• [WHAT THE TASK ASKS]
From the data that follows, copy every line holding the string "activity".
------ DATASET RECORDS
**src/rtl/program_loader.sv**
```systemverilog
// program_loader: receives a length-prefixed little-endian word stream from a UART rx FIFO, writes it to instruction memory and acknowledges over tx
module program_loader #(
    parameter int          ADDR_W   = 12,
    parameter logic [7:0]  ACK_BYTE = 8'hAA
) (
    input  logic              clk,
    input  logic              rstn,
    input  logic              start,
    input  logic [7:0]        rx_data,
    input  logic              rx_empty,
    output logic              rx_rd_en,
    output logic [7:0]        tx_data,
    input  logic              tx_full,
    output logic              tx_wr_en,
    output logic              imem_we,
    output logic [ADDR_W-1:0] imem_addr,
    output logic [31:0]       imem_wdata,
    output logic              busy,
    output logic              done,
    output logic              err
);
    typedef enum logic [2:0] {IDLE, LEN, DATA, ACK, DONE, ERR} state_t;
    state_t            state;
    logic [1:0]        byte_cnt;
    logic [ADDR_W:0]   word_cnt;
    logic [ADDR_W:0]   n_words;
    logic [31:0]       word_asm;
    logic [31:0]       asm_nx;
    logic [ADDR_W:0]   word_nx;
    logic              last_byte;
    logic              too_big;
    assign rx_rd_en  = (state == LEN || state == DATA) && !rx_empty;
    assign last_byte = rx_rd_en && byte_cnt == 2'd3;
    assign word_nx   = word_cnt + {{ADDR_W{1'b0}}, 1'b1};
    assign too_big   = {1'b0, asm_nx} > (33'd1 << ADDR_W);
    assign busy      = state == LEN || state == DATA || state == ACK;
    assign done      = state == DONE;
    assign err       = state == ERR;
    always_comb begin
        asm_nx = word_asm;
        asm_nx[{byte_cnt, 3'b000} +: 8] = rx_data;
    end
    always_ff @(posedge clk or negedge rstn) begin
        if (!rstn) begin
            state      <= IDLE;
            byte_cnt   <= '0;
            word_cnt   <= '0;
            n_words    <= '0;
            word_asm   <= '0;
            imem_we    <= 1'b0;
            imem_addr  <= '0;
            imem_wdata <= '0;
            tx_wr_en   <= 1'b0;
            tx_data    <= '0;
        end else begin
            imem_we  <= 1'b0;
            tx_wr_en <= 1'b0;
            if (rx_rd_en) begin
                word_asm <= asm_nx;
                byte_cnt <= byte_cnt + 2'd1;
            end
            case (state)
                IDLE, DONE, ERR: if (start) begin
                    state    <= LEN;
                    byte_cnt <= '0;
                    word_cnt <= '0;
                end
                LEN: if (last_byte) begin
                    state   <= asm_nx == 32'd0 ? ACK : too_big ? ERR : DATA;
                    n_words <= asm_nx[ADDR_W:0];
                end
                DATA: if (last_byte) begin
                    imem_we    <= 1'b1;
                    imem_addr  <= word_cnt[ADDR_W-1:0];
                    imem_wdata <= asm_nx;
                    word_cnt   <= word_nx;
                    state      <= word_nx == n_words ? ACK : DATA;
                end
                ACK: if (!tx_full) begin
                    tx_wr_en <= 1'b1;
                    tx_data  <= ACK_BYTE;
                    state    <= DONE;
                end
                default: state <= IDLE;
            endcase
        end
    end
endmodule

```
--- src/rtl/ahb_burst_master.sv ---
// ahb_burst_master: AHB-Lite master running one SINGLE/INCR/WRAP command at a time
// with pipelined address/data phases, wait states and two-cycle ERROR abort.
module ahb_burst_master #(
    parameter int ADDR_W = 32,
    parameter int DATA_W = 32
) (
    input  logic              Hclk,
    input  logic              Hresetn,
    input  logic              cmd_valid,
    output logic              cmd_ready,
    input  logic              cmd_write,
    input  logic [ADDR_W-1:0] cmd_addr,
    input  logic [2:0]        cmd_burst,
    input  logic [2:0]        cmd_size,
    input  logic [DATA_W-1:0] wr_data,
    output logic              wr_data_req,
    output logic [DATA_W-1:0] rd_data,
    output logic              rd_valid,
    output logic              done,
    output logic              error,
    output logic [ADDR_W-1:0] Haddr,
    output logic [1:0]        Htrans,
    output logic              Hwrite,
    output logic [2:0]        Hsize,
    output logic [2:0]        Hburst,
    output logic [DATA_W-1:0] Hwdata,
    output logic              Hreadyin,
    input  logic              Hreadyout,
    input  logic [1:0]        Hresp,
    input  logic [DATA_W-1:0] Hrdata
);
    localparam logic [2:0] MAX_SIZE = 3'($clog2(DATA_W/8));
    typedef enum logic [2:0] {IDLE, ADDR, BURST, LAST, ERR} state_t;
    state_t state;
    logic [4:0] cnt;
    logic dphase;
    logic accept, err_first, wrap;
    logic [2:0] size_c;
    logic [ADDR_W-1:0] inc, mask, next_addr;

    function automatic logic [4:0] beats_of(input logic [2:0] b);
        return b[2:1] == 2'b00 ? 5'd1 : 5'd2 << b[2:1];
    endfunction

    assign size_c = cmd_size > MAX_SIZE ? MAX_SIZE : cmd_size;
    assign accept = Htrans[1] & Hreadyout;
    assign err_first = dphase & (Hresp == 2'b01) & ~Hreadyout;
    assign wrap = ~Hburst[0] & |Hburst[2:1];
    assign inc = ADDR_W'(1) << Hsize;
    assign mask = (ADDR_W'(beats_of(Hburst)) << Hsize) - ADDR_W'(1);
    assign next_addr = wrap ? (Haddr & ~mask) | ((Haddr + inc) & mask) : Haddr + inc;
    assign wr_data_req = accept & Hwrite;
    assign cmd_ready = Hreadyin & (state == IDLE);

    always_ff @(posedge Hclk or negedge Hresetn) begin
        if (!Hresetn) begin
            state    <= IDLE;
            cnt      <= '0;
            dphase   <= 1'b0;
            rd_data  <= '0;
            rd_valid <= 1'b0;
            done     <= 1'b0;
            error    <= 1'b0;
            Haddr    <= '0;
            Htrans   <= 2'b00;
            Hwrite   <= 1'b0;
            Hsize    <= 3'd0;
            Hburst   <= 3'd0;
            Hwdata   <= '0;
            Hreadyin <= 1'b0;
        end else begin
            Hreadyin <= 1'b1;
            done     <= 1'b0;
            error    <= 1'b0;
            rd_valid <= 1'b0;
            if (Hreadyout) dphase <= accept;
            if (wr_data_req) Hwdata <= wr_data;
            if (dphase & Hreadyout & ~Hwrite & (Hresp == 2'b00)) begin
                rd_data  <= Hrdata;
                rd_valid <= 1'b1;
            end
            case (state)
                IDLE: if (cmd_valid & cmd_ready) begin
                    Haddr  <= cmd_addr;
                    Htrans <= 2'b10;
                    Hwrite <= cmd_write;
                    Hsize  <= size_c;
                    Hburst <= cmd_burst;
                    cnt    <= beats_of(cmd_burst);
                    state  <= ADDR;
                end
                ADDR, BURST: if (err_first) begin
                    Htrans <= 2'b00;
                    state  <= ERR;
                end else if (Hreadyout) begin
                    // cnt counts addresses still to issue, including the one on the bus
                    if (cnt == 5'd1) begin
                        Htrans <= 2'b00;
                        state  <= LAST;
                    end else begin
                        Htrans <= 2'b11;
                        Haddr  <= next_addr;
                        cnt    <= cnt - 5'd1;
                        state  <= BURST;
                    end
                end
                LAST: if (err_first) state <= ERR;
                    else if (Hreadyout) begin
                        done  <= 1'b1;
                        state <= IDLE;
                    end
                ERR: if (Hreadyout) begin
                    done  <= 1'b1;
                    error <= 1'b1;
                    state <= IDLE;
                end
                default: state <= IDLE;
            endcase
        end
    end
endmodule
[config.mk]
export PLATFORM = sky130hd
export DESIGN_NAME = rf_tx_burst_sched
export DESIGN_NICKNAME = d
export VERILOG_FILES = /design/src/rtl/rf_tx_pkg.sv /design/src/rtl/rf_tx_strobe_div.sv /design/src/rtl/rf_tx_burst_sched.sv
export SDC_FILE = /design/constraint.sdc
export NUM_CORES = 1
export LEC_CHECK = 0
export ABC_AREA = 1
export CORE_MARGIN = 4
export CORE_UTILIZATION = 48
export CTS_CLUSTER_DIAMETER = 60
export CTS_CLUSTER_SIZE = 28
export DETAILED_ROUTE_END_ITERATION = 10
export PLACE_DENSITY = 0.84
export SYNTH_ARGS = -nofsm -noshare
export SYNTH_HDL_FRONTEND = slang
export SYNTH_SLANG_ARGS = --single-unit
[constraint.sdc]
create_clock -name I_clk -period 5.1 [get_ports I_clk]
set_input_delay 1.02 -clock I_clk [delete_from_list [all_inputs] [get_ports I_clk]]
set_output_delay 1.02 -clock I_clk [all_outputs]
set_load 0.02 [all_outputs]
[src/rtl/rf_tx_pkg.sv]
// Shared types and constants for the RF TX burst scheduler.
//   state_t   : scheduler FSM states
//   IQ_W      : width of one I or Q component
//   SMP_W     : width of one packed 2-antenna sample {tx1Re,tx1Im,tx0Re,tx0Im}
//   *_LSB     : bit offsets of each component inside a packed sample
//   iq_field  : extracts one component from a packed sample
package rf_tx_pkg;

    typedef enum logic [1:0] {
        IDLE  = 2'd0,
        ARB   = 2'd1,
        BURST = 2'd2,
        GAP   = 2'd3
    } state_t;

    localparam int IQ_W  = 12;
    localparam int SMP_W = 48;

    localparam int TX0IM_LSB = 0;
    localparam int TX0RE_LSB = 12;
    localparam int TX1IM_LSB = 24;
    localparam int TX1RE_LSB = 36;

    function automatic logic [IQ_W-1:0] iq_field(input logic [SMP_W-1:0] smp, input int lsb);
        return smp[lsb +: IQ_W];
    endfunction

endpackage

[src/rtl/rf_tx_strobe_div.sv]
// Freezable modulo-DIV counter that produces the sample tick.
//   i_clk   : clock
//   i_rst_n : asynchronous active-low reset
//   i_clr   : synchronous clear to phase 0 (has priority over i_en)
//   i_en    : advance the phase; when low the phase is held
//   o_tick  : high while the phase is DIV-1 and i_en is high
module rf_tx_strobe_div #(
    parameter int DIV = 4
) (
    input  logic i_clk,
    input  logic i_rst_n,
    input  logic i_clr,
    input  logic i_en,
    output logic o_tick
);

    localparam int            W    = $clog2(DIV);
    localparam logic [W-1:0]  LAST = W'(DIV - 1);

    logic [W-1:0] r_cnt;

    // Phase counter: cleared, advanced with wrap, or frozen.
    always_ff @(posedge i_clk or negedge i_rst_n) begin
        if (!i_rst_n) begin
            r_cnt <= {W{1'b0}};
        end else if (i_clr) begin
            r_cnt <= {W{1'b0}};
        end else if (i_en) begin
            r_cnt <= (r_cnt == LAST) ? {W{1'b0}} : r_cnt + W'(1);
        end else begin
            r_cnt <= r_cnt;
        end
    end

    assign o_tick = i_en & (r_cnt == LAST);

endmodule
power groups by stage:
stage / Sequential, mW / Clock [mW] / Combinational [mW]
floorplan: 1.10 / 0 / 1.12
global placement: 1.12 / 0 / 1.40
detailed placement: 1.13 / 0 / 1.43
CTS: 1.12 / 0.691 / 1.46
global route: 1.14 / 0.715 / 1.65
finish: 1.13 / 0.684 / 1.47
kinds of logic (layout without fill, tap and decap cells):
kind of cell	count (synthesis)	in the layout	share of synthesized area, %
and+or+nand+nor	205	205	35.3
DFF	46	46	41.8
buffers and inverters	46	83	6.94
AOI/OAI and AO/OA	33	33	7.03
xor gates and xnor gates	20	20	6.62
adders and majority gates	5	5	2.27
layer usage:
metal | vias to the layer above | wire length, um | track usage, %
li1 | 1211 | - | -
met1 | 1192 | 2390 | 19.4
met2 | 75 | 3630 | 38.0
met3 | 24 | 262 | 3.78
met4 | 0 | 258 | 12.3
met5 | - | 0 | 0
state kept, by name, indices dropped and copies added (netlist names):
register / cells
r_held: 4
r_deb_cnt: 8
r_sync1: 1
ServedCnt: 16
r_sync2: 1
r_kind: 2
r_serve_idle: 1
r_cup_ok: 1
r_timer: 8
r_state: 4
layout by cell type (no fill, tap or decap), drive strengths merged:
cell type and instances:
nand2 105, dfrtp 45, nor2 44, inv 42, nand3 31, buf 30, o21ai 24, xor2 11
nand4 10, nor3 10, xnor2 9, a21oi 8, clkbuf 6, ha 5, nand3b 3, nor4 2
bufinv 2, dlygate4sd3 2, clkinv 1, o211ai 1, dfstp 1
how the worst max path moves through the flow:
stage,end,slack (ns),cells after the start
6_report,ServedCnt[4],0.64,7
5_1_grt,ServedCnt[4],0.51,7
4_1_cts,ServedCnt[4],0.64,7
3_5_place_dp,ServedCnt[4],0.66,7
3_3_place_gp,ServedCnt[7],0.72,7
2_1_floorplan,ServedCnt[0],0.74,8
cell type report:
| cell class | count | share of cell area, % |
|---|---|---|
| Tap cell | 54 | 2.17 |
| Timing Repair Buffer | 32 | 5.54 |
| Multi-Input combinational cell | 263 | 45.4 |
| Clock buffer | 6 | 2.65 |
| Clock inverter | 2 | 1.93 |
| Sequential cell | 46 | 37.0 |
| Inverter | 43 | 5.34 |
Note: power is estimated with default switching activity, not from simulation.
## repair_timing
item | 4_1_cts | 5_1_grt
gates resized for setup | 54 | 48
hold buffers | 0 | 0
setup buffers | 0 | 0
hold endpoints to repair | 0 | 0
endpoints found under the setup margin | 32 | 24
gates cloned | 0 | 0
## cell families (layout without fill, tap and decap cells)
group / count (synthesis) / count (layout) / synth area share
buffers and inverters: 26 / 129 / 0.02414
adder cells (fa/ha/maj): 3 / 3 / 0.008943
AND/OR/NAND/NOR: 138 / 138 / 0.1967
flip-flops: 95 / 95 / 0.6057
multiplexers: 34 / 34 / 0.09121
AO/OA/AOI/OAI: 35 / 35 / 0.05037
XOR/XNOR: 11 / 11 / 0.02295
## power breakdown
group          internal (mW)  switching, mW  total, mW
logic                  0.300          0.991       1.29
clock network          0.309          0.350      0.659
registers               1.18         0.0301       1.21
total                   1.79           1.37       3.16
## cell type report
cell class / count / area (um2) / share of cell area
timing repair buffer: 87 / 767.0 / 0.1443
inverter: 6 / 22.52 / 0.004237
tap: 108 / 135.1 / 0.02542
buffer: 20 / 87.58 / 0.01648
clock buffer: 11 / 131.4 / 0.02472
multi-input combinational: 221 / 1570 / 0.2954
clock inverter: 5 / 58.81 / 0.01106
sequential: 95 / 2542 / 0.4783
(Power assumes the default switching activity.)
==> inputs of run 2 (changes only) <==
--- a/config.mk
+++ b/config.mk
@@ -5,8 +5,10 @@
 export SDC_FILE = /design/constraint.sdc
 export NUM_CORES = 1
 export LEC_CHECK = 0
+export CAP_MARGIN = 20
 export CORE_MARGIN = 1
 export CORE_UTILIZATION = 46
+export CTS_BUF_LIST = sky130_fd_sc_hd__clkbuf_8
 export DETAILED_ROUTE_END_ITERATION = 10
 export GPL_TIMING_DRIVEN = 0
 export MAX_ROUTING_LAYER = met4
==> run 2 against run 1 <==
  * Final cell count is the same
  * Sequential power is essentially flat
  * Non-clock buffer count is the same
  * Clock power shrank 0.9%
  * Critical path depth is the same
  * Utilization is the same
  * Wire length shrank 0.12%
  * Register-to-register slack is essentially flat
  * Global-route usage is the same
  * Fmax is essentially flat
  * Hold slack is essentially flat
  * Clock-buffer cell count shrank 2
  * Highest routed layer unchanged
------------
• [EXERCISE RESPONSE]
Note: power is estimated with default switching activity, not from simulation.
(Power assumes the default switching activity.)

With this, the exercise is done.